[Info-vax] OpenVMS app stacking (was: Re: OpenVMS servers and clusters as a cloud service)

Stephen Hoffman seaohveh at hoffmanlabs.invalid
Wed Jan 3 11:57:09 EST 2018


On 2018-01-01 18:03:47 +0000, Arne Vajhj said:

> On 1/1/2018 10:45 AM, Kerry Main wrote:
>> With OpenVMS, it is very common to run many Apps on one OpenVMS instance.
> 
> It certainly was 30 years ago.
> 
> But I am not so sure today.

We aren't always in thirty-year-old environments, either.

Try getting a dozen apps that all need to run TCP 443 HTTPS playing 
nice together, some with their own in-built web servers and some using 
Apache, and with a mix of Tomcat apps all expecting to accept client 
connections into TCP 8080 and with the clients not using DNS SRV 
records or PortMunger.   The cherry on top are some apps that are 
mis-coded to have mismatched DECC$* default settings requirements, but 
the libraries are old and the third-party dependencies are hard-coded.  
Oh, and two of the dozen require the same hardcoded username and 
conflicting UIC values for entirely different implementations, because 
of a now-ancient shared dependency, and which means they're all in the 
same group table.   And one app has an un-prefixed logical name that it 
needs and that unfortunately conflicts with the filename of a data file 
in an unrelated app.   Several of the dozen have differing ideas of 
what the OPENSSL logical name should be referencing, too.  Etc.

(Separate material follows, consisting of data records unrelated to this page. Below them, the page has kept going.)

[src/rtl/config_pkg.sv]
// Core configuration and the decoded CSR uop payload shared by issue, serializer and execute_csr.
package config_pkg;

   typedef struct packed {
      int unsigned XLEN;
   } cfg_t;

   localparam cfg_t EmptyCfg = '{XLEN: 32};

   typedef enum logic [2:0] {
      CSR_NONE = 3'd0,
      CSR_RW   = 3'd1,
      CSR_RS   = 3'd2,
      CSR_RC   = 3'd3,
      CSR_RWI  = 3'd5,
      CSR_RSI  = 3'd6,
      CSR_RCI  = 3'd7
   } csr_op_e;

   typedef struct packed {
      logic        is_csr;
      csr_op_e     csr_op;
      logic [11:0] csr_addr;
      logic [4:0]  imm;
   } uop_t;

   localparam logic [11:0] CSR_ADDR_SATP    = 12'h180;
   localparam logic [11:0] CSR_ADDR_MSTATUS = 12'h300;

endpackage

[src/rtl/csr_serializer.sv]
// Holds one CSR uop until it is the ROB head with the LSU drained, fires execute_csr once,
// then returns the registered result to writeback; fences after SATP/MSTATUS accesses.
module csr_serializer
   import config_pkg::*;
#(
   parameter cfg_t        Cfg   = EmptyCfg,
   parameter int unsigned TAG_W = 6,
   parameter int unsigned XLEN  = Cfg.XLEN
) (
   input  logic             clk_i,
   input  logic             rst_i,
   input  logic             req_valid_i,
   output logic             req_ready_o,
   input  uop_t             req_uop_i,
   input  logic [XLEN-1:0]  req_rs1_data_i,
   input  logic [TAG_W-1:0] req_rob_tag_i,
   input  logic             rob_head_valid_i,
   input  logic [TAG_W-1:0] rob_head_tag_i,
   input  logic             lsu_idle_i,
   input  logic             flush_i,
   output logic             csr_valid_o,
   output uop_t             csr_uop_o,
   output logic [XLEN-1:0]  csr_rs1_data_o,
   output logic [TAG_W-1:0] csr_rob_tag_o,
   input  logic [XLEN-1:0]  csr_result_i,
   input  logic             csr_exception_i,
   input  logic [4:0]       csr_ecause_i,
   output logic             wb_valid_o,
   input  logic             wb_ready_i,
   output logic [TAG_W-1:0] wb_rob_tag_o,
   output logic [XLEN-1:0]  wb_result_o,
   output logic             wb_exception_o,
   output logic [4:0]       wb_ecause_o,
   output logic             fence_o,
   output logic             busy_o
);

   typedef enum logic [1:0] {
      S_IDLE      = 2'd0,
      S_WAIT_HEAD = 2'd1,
      S_EXEC      = 2'd2,
      S_WB        = 2'd3
   } state_e;

   state_e           r_state;
   state_e           w_state_nxt;
   uop_t             r_uop;
   logic [XLEN-1:0]  r_rs1;
   logic [TAG_W-1:0] r_tag;
   logic [XLEN-1:0]  r_wb_result;
   logic             r_wb_exc;
   logic [4:0]       r_wb_cause;
   logic             r_fence;

   logic             w_accept;
   logic             w_exec;
   logic             w_wb_hs;
   logic             w_head_ok;
   logic             w_fence_addr;

   // Issue condition: the held uop is the oldest instruction and no memory op can race it.
   assign w_head_ok    = rob_head_valid_i && (rob_head_tag_i == r_tag) && lsu_idle_i;
   assign w_fence_addr = (r_uop.csr_addr == CSR_ADDR_SATP) ||
                         (r_uop.csr_addr == CSR_ADDR_MSTATUS);

   always_ff @(posedge clk_i or posedge rst_i) begin
      if (rst_i) r_state <= S_IDLE;
      else       r_state <= w_state_nxt;
   end

   always_comb begin
      w_state_nxt = r_state;
      req_ready_o = 1'b0;
      csr_valid_o = 1'b0;
      wb_valid_o  = 1'b0;
      w_accept    = 1'b0;
      w_exec      = 1'b0;
      w_wb_hs     = 1'b0;
      case (r_state)
         S_IDLE: begin
            req_ready_o = !flush_i && !rst_i;
            if (req_valid_i && !flush_i && !rst_i) begin
               w_accept    = 1'b1;
               w_state_nxt = S_WAIT_HEAD;
            end
         end
         S_WAIT_HEAD: begin
            if (flush_i)        w_state_nxt = S_IDLE;
            else if (w_head_ok) w_state_nxt = S_EXEC;
         end
         S_EXEC: begin
            // A flush in this cycle must leave the CSR file untouched.
            csr_valid_o = !flush_i && !rst_i;
            w_exec      = !flush_i && !rst_i;
            w_state_nxt = flush_i ? S_IDLE : S_WB;
         end
         S_WB: begin
            wb_valid_o = !rst_i;
            if (flush_i) begin
               w_state_nxt = S_IDLE;
            end else if (wb_ready_i) begin
               w_wb_hs     = 1'b1;
               w_state_nxt = S_IDLE;
            end
         end
         default: w_state_nxt = S_IDLE;
      endcase
   end

   always_ff @(posedge clk_i or posedge rst_i) begin
      if (rst_i) begin
         r_uop       <= '0;
         r_rs1       <= '0;
         r_tag       <= '0;
         r_wb_result <= '0;
         r_wb_exc    <= 1'b0;
         r_wb_cause  <= 5'd0;
         r_fence     <= 1'b0;
      end else begin
         if (w_accept) begin
            r_uop <= req_uop_i;
            r_rs1 <= req_rs1_data_i;
            r_tag <= req_rob_tag_i;
         end
         if (w_exec) begin
            r_wb_result <= csr_result_i;
            r_wb_exc    <= csr_exception_i;
            r_wb_cause  <= csr_exception_i ? csr_ecause_i : 5'd0;
         end
         r_fence <= w_wb_hs && !r_wb_exc && w_fence_addr;
      end
   end

   assign csr_uop_o      = r_uop;
   assign csr_rs1_data_o = r_rs1;
   assign csr_rob_tag_o  = r_tag;
   assign wb_rob_tag_o   = r_tag;
   assign wb_result_o    = r_wb_result;
   assign wb_exception_o = r_wb_exc;
   assign wb_ecause_o    = r_wb_cause;
   assign fence_o        = r_fence;
   assign busy_o         = (r_state != S_IDLE) && !rst_i;

endmodule

[config.mk]
export PLATFORM = sky130hd
export DESIGN_NAME = csr_serializer
export DESIGN_NICKNAME = d
export VERILOG_FILES = /design/src/rtl/config_pkg.sv /design/src/rtl/csr_serializer.sv
export SDC_FILE = /design/constraint.sdc
export NUM_CORES = 1
export LEC_CHECK = 0
export ABC_AREA = 0
export CORE_AREA = 2 2 130 132
export CTS_CLUSTER_DIAMETER = 100
export DETAILED_ROUTE_END_ITERATION = 8
export DIE_AREA = 0 0 132 134
export MAX_ROUTING_LAYER = met4
export PLACE_DENSITY = 0.53
export SYNTH_ARGS = -nofsm -noshare
export SYNTH_HDL_FRONTEND = slang
export SYNTH_SLANG_ARGS = --single-unit
[constraint.sdc]
create_clock -name clk_i -period 4.9 [get_ports clk_i]
set_input_delay 0.98 -clock clk_i [delete_from_list [all_inputs] [get_ports clk_i]]
set_output_delay 0.98 -clock clk_i [all_outputs]
set_load 0.01 [all_outputs]
After elaboration in Yosys (flattened, before gate mapping)
Cells that the tools add are included.
Widths: inputs -> output; s select.
{"block": "op_classes", "addsub": 0, "mul": 0, "div": 0, "magnitude_cmp": 0, "eq_ne": 9, "shifts": 0, "n_mux": 16, "bitwise_logic": 0, "reduce_logical": 15}
{"cell": "$eq 12x10->1 const B", "count": 1}
{"cell": "$eq 12x9->1 const B", "count": 1}
{"cell": "$mux 2", "count": 6}
{"cell": "$logic_and 1x1->1", "count": 8}
{"cell": "$mux 1", "count": 8}
{"cell": "$pmux 2 s4", "count": 1}
{"cell": "$eq 6x6->1", "count": 1}
{"cell": "$ne 3x3->1 const B", "count": 2}
{"cell": "$mux 5", "count": 1}
{"cell": "$eq 2x2->1 const B", "count": 2}
{"cell": "$logic_not 1->1", "count": 3}
{"cell": "$reduce_and 3->1", "count": 1}
{"cell": "$eq 2x1->1 const B", "count": 1}
{"cell": "$logic_not 2->1", "count": 1}
{"cell": "$ne 2x2->1 const B", "count": 1}
{"cell": "$reduce_bool 2->1", "count": 1}
{"cell": "$logic_or 1x1->1", "count": 1}
{"block": "totals", "register_bits": 100, "latch_bits": 0, "ram_bits": 0, "romBits": 0, "inputBits": 110, "output_inout_bits": 108, "elab_cells": 51, "memories": 0}

Logic depth before layout (Yosys ltp)
Gate-level depths: netlist of run 1.
{"block": "depth", "word_depth": 6, "mapped_depth": 6, "depth_no_buf": 4}

Worst setup path after synthesis of run 1
Ideal clock, no wire load.
{"block": "synth_path", "path_type": "input -> output", "from": "input rst_i", "to": "output wb_valid_o", "t_arrival_ns": 3.478, "required_time_ns": 3.920, "setup_slack_ns": 0.442, "stages": 2, "path_buffers": 0, "path_cell_list": "inv_1 and3_1"}
{"block": "synth_between", "elab_chain_cells": 2}
{"element": "from (decl)", "line_no": "csr_serializer.sv:11", "rtl": "input logic rst_i,"}
{"element": "$logic_not 1->1", "line_no": "csr_serializer.sv:98", "rtl": "wb_valid_o = !rst_i;"}
{"element": "$mux 1", "line_no": "csr_serializer.sv:79", "rtl": "case (r_state)"}
{"element": "to (decl)", "line_no": "csr_serializer.sv:28", "rtl": "output logic wb_valid_o,"}
No other way between the ends.

Final worst setup path of run 1
{"block": "layout_path", "from": "input flush_i", "to": "output csr_valid_o"}
{"block": "layout_between", "elab_chain_cells": 3}
{"element": "from (decl)", "line_no": "csr_serializer.sv:20", "rtl": "input logic flush_i,"}
{"element": "$logic_not 1->1", "line_no": "csr_serializer.sv:93", "rtl": "csr_valid_o = !flush_i && !rst_i;"}
{"element": "$logic_and 1x1->1", "line_no": "csr_serializer.sv:93"}
{"element": "$mux 1", "line_no": "csr_serializer.sv:79"}
{"element": "to (decl)", "line_no": "csr_serializer.sv:21", "rtl": "output logic csr_valid_o,"}
No other way between the ends.

==> results of run 1 <==
## worst max-delay path by stage
stage	start	end	slack, ps	cells past startpoint
6_report	flush_i	csr_valid_o	1310	3
5_1_grt	flush_i	csr_valid_o	1240	3
4_1_cts	flush_i	csr_valid_o	1260	3
3_5_place_dp	flush_i	csr_valid_o	1270	3
3_3_place_gp	flush_i	csr_valid_o	1280	3
2_1_floorplan	rst_i	wb_valid_o	440	2
## cells in the mapped netlist
| library cell | number |
|---|---|
| sky130_fd_sc_hd__mux2_4 | 10 |
| sky130_fd_sc_hd__xor2_1 | 4 |
| sky130_fd_sc_hd__a41o_1 | 1 |
| sky130_fd_sc_hd__nand2_2 | 1 |
| sky130_fd_sc_hd__xnor2_1 | 3 |
| sky130_fd_sc_hd__or3b_2 | 1 |
| sky130_fd_sc_hd__mux2_1 | 2 |
| sky130_fd_sc_hd__buf_4 | 7 |
| sky130_fd_sc_hd__a22oi_1 | 1 |
| sky130_fd_sc_hd__inv_1 | 6 |
| sky130_fd_sc_hd__nand3_1 | 6 |
| sky130_fd_sc_hd__nor4b_4 | 1 |
| sky130_fd_sc_hd__nand4_1 | 2 |
| sky130_fd_sc_hd__dfrtp_1 | 100 |
| sky130_fd_sc_hd__nor2_1 | 5 |
| sky130_fd_sc_hd__nand2_1 | 3 |
| sky130_fd_sc_hd__nor3_1 | 1 |
| sky130_fd_sc_hd__and3_1 | 1 |
| sky130_fd_sc_hd__o22ai_1 | 1 |
| sky130_fd_sc_hd__buf_6 | 5 |
| sky130_fd_sc_hd__mux2_2 | 80 |
| sky130_fd_sc_hd__nor4_4 | 1 |
| sky130_fd_sc_hd__buf_2 | 5 |
| sky130_fd_sc_hd__nor4bb_1 | 1 |
| sky130_fd_sc_hd__nor4_1 | 2 |
| sky130_fd_sc_hd__o21ai_0 | 6 |
## kinds of logic (layout without fill, tap and decap cells)
| logic type | count (synthesis) | after routing | synth area share [%] |
|---|---|---|---|
| xor+xnor | 7 | 7 | 1.53 |
| buf+inv | 23 | 244 | 3.90 |
| simple gates | 25 | 25 | 4.15 |
| compound gates | 9 | 9 | 1.34 |
| flops | 100 | 100 | 62.3 |
| mux | 92 | 92 | 26.7 |
## power breakdown
group | switching (mW) | total (mW) | internal, mW
sequential | 0.0801 | 1.02 | 0.944
clock | 0.306 | 0.690 | 0.384
combinational | 0.202 | 0.608 | 0.406
## state kept, by name (all words and copies together) (netlist names)
| name | flops |
|---|---|
| wb_result_o | 32 |
| csr_rs1_data_o | 32 |
| csr_rob_tag_o | 6 |
| wb_ecause_o | 5 |
| wb_exception_o | 1 |
| r_state | 2 |
| csr_uop_o | 21 |
| fence_o | 1 |
## routing by layer
| metal | GRT usage (%) | part of all wire [%] | vias up |
|---|---|---|---|
| met2 | 20.2 | 48 | 128 |
| met4 | 5.74 | 2.2 | 0 |
| met1 | 15.4 | 42 | 1408 |
| met5 | - | 0 | - |
| li1 | - | - | 1319 |
| met3 | 3.89 | 7.7 | 15 |
## final cells by class
class / count / area [µm²] / area share [%]
clock inverters: 4 / 22.5 / 0.338
well taps: 220 / 275 / 4.14
repair buffers: 222 / 2210 / 33.2
multi-input cells: 133 / 1360 / 20.4
flip-flops and latches: 100 / 2500 / 37.6
clock buffers: 12 / 267 / 4.00
inverters: 6 / 25.0 / 0.376
## stage by stage
stage / hold slack [ps] / total power, mW / std cells
detailed placement: 474 / 1.66 / 681
global route: 505 / 2.45 / 697
global placement: 470 / 1.65 / 681
floorplan: 529 / 1.27 / 256
CTS: 489 / 2.37 / 697
finish: 483 / 2.32 / 697
==> summary by stage, run 1 <==
Die
The area of the placeable core is 16,300 µm². The number of placement rows is 47. The floorplan step set the die height to about 130 µm. The die covers approximately 18,000 µm². From left edge to right edge, the die measures 132 µm.

The starting density of the core is between 20% and 30%. For this design the top-level I/O count stands at between 200 and 250.

Min path
The cell count of the worst hold path is 1. The startpoint of the lowest-slack hold path is wb_result_o[27]$_DFFE_PP0P_. The worst min-delay path endpoint is wb_result_o[27]$_DFFE_PP0P_.

The worst hold path belongs to the class reg2reg.

CTS
After clock tree synthesis, the clock-pin slew on the worst setup and hold paths is 60 ps. At the later pin of the worst-skew pair, clock insertion delay measures ~350 ps. The deepest level of the CTS H-tree is 3. In this run the deepest clock path goes through 2 buffers. The CTS sink count is 100. In this run, CTS created clock tree buffers numbering 9. The TritonCTS clock tree is built.

The total setup buffers inserted after CTS is 0. The clock root buffer master is sky130_fd_sc_hd__clkbuf_16. The count of instances resized after the clock tree is built is 0. The number of buffers added to fix hold violations after cts is 0.

Layout
The signed area change from the synthesized netlist to the final layout is 65.8%. The final design area excluding fillers is 6660 µm². In the layout the commonest cells are sky130_fd_sc_hd__clkdlybuf4s50_1, sky130_fd_sc_hd__dfrtp_1, sky130_fd_sc_hd__mux2_2.

0 antenna diodes ended up in the layout. The final layout net count is a little under 600. The final core utilization is between 40% and 50%. Leaving out fill and tap cells, the most frequent cell in the layout is sky130_fd_sc_hd__clkdlybuf4s50_1.

In the final layout, the share of cells above drive strength 1 is between 20% and 30%. The count of fill cells added during filler insertion is between 1,500 and 2,000.

Global route
The initial antenna violation count was 0. Global routing consumed, over all layers together, between 10% and 20% of the routing resources. The overall overflow remaining after global route is 0. The global-route wire length before repair is ~17,000 µm.

Entering global routing, the biggest net connects 67 pins. The number of global-route vias before repair was a little over 3,000.

Worst setup path
Walking the worst path, the cells encountered are clkdlybuf4s50_1 > nor4b_4 > clkdlybuf4s50_1. The path depth of the worst reg2reg path is 4. STA puts the critical path data arrival time at 2610 ps. The critical path buffer and inverter count is 2. The setup slack of the most critical reg-to-reg path is 2630 ps. The endpoint kind of the worst setup timing path is a primary output. Data on the critical path is required at its endpoint by between 3000 and 4000 ps. The critical path start-end classification is in2out. The kind of cell with the highest combined delay along the critical path is buffers and inverters. The cell seen most often among critical-path stages is sky130_fd_sc_hd__clkdlybuf4s50_1. The largest single stage delay on the critical path is roughly 610 ps. The cell at the slowest stage of the critical path is sky130_fd_sc_hd__clkdlybuf4s50_1.

The worst setup path is launched from an input port. The worst register-to-register path ends at csr_rob_tag_o[3]$_DFFE_PP0P_. The maximum fanout count along the critical path is 6. The startpoint of the most critical register-to-register path is r_state[1]$_DFFE_PP0P_.

Synth
The top-area cell type share of the netlist area is 62.3%. After synthesis the cells add up to roughly 4000 µm². When the netlist entered floorplanning its net count stood at between 300 and 400. Ranked by total cell area, the synthesized netlist is headed by sky130_fd_sc_hd__dfrtp_1, sky130_fd_sc_hd__mux2_2, sky130_fd_sc_hd__mux2_4.

The portion of the post-synthesis area used by sequential elements is between 60% and 70%. Synthesis produced a netlist whose cell count is around 260. The number of unique standard cell types used by synthesis is 26. The largest area contributor in the netlist is sky130_fd_sc_hd__dfrtp_1. The synthesized design contains 100 register bits. Yosys printed 0 warnings. A synthesized cell averages ~16 µm².

Place
At the placement stage, the worst setup path has a slack of between 1000 and 1500 ps. Port buffering added roughly 220 buffers. In this run the cell area measured after placement is about 6400 µm². The placed wire-length estimate after detailed placement is 8040 µm. Routability-driven placement finished with a final weighted congestion of 0.734.

STA
The total negative slack is 0 ps. The final number of hold-violating endpoints is 0. Setup violations remaining at the end of the flow were counted as 0.

The worst pin sits at a relative slew slack of 40.6%. The worst path meets setup with between 1000 and 1500 ps of slack. The worst setup skew after layout is 8.68 ps. For the finished layout, the period the worst path requires is approximately 3600 ps. In the finished design, the share of the clock period the worst path needs comes to 73.2%. The total count of max-transition violations in the final report was 0. Setup repair after global routing left no endpoint under its margin.

The fmax is about 280 MHz. The actual slew at the worst max-slew pin is roughly 900 ps.

Power and ir drop
The static power due to leakage is between 2 and 3 nW. The peak supply drop is approximately 0.20 mV. The power density relative to cell area is approximately 350 nW/µm².

Drt
The first detailed-routing pass took 4 iterations. The mean number of vias per cell is ~4.1. The average detailed-routed wire length per instance is 15.6 µm. The routed layout has roughly 2,900 vias. The DRC violation count after routing is 0. In this run the remaining antenna-violating nets after routing total 0. The total wire length after detailed routing is 10,900 µm.

The initial detailed-routing violation count is 88.

Flow run
Max-cap violations in this run came to 0.

Status
The run finished with clean final reports.
(Power assumes the default switching activity.)
==> run 2: changes to the inputs <==
--- a/config.mk
+++ b/config.mk
@@ -11,7 +11,7 @@
 export DETAILED_ROUTE_END_ITERATION = 8
 export DIE_AREA = 0 0 132 134
 export MAX_ROUTING_LAYER = met4
-export PLACE_DENSITY = 0.53
+export PLACE_DENSITY = 0.55
 export SYNTH_ARGS = -nofsm -noshare
 export SYNTH_HDL_FRONTEND = slang
 export SYNTH_SLANG_ARGS = --single-unit
==> constraint.sdc (replaced) <==
create_clock -name clk_i -period 3 [get_ports clk_i]
set_input_delay 0.6 -clock clk_i [delete_from_list [all_inputs] [get_ports clk_i]]
set_output_delay 0.6 -clock clk_i [all_outputs]
set_load 0.01 [all_outputs]
==> run 2 against run 1 <==
First-iteration DRC count fell by 50%. Setup slack got worse by 1100 ps. Largest cell class unchanged. Non-clock buffer count rose by 2. Utilization rose by 0.32 points.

No.  I won't ask you to get the apps among that dozen that are 
currently also using TCP 80 HTTP moved over to TCP 443 HTTPS, because 
the audit folks just flagged the against-policy use of HTTP.

And I definitely won't ask you to get the certificates and certificate 
management de-conflicted.

Nor to get TLSv1.3 working, because auditing is asking for that in the 
near future and that's not something you need to deal with to get the 
dozen apps stacked and "working" together.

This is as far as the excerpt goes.